I would of said something to her when she pushed her, it made my blood boil a bit imagining someone pushing my DD. When she was only about 14 months we were at a play museum with interactive sort of exhibits, my brother was showing her round I was sat close by and saw an older woman stood next to them and thought I saw her touch my DD. My brother ran over with DD saying the woman had said "naughty girl don't touch that and shoved her arm away" I was livid Angry ran over to find her and she'd gone. No excuse to shove someone else's child especially when they're a bloody baby.

Arkwright · 12/02/2016 20:06

She sounds unhinged, you should have reported her immediately. You should have been with your child though so she couldn't hurt another child. At that age they need constant supervision.

Chinks123 · 12/02/2016 20:06

That should read "naughty girl don't touch that" and shoved her arm away..

Chinks123 · 12/02/2016 20:07

P.s she was allowed to touch it, it was an interactive exhibit

Dollymixtureyumyum · 12/02/2016 20:19

Er Cat where in the Op did it say that the two mothers ended up having an argument in front of their children.
If you think the Op is making this up report her instead of troll hunting

Iliveinalighthousewiththeghost · 12/02/2016 20:21

First of all your DD is 2 years old. 2 year olds push each other all the time. It's just a part of growing up. I can't stand parents like that. Always spoiling for fights over kids. It's ridiculous. If she's going to kick off every time another child pushes her little snow flake DS, She's in for a hard time.
Also she assaulted your DD by shoving her and screaming in her face.

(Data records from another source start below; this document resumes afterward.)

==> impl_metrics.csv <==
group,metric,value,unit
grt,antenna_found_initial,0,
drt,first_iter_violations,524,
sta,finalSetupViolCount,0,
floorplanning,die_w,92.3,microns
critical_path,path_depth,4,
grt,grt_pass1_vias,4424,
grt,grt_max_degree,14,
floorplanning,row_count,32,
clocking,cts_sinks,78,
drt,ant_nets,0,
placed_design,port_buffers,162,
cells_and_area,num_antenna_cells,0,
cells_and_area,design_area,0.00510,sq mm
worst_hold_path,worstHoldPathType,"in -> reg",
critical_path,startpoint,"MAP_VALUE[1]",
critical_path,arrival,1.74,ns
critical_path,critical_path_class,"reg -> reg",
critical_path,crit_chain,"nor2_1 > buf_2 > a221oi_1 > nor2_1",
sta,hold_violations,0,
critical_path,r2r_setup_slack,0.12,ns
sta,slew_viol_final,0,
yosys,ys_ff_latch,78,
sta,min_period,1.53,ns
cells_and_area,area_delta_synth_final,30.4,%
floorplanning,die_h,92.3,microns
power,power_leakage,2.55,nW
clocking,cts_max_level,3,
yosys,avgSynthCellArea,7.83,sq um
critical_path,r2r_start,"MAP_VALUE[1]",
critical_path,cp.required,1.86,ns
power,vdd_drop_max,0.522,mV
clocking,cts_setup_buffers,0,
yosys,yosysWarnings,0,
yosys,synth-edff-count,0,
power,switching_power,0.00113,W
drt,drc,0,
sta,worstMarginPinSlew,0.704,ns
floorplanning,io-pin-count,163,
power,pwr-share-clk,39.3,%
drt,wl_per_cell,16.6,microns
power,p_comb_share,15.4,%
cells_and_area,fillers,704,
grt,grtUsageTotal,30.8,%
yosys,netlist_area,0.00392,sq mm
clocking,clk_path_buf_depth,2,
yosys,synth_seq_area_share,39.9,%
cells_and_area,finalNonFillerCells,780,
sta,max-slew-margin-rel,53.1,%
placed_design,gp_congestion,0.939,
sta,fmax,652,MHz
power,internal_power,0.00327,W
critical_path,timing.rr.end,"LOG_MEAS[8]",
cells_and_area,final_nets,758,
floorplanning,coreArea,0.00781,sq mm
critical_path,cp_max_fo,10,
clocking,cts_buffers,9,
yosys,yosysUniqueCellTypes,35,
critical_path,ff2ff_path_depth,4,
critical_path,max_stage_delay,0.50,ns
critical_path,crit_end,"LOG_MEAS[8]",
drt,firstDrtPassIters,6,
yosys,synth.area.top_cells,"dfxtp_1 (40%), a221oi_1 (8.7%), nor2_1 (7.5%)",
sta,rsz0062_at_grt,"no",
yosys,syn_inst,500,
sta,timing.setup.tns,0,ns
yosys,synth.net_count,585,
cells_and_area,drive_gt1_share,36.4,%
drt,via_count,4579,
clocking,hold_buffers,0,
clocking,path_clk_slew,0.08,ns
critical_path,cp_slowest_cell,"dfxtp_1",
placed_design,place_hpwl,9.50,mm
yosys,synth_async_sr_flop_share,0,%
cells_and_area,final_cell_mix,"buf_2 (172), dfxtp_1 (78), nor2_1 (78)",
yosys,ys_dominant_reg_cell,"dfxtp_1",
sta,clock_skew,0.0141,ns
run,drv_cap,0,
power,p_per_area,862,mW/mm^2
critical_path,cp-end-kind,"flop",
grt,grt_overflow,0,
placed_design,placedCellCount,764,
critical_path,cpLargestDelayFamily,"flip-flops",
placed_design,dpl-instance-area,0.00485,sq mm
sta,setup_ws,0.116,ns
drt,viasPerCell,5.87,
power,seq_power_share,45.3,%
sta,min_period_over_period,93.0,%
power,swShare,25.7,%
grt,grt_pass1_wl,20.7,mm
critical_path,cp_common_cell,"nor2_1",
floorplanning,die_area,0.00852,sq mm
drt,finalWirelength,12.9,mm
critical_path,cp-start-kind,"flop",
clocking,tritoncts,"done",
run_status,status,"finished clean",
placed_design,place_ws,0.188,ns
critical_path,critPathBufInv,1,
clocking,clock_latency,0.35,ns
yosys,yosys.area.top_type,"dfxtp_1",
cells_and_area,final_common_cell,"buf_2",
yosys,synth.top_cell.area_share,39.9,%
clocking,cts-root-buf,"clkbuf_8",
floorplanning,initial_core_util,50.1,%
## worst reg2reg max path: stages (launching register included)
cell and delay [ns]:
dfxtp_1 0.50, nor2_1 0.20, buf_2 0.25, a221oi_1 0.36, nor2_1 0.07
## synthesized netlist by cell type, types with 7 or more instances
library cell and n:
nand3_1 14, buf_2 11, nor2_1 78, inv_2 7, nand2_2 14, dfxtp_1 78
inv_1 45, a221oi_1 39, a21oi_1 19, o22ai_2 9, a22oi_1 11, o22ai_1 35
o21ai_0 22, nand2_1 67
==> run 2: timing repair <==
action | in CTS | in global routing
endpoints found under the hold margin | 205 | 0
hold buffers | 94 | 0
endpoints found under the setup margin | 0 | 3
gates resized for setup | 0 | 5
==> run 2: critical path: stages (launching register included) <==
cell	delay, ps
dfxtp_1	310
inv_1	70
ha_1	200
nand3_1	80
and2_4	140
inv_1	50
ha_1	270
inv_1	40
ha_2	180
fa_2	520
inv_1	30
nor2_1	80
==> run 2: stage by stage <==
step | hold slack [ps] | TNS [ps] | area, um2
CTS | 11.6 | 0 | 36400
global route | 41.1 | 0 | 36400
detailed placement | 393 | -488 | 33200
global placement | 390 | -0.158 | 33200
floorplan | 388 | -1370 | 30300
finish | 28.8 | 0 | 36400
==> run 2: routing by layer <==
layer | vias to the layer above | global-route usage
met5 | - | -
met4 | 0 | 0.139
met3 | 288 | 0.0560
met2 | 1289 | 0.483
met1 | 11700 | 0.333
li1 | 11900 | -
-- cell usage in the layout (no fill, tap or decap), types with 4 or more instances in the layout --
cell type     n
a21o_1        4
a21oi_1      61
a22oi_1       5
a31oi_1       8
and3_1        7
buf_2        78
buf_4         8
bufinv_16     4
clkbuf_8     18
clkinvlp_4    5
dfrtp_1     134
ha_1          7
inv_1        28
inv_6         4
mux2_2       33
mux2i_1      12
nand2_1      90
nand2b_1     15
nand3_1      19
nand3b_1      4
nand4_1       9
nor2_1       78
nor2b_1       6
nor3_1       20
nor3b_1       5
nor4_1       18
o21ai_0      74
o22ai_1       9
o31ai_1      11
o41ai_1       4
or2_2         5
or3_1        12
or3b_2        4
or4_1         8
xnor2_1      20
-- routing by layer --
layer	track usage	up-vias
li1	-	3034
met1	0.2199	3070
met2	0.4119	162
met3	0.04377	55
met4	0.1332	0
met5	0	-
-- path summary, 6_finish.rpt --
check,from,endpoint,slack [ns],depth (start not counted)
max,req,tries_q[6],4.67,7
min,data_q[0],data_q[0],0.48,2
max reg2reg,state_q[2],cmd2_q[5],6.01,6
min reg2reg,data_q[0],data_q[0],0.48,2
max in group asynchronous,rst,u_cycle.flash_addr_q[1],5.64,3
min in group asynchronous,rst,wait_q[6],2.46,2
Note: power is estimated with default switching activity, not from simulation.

The soft play must have CCTV. I'd be pressing charges.

Gattabianca · 12/02/2016 20:21

I have the most placid child in the works so soft play can occasionally be difficult. If another child pushes him I only intervene if the other parent isn't around to do it themselves. I would say no very firmly to a child if they pushed mine but I would NEVER shove a toddler. The mum sounds awful. YANBU

Iliveinalighthousewiththeghost · 12/02/2016 20:24

Well exactly Gatta. You might say Oh play nicely, but you wouldn't rant and rave like a banshee on freeeeeekin glue

PunkrockerGirl · 12/02/2016 20:26

Every time I read a soft play thread, I give thanks to the god of parenting that soft play wasn't a 'thing' when my dc were small. It sounds like the worst kind of hell.

sleeponeday · 12/02/2016 20:30

catsinthecraddle you are inventing your own version of events, here. There is nothing "obvious" about it.

And calling someone a "harpy" based solely on your own fevered imagination is rude and ridiculous.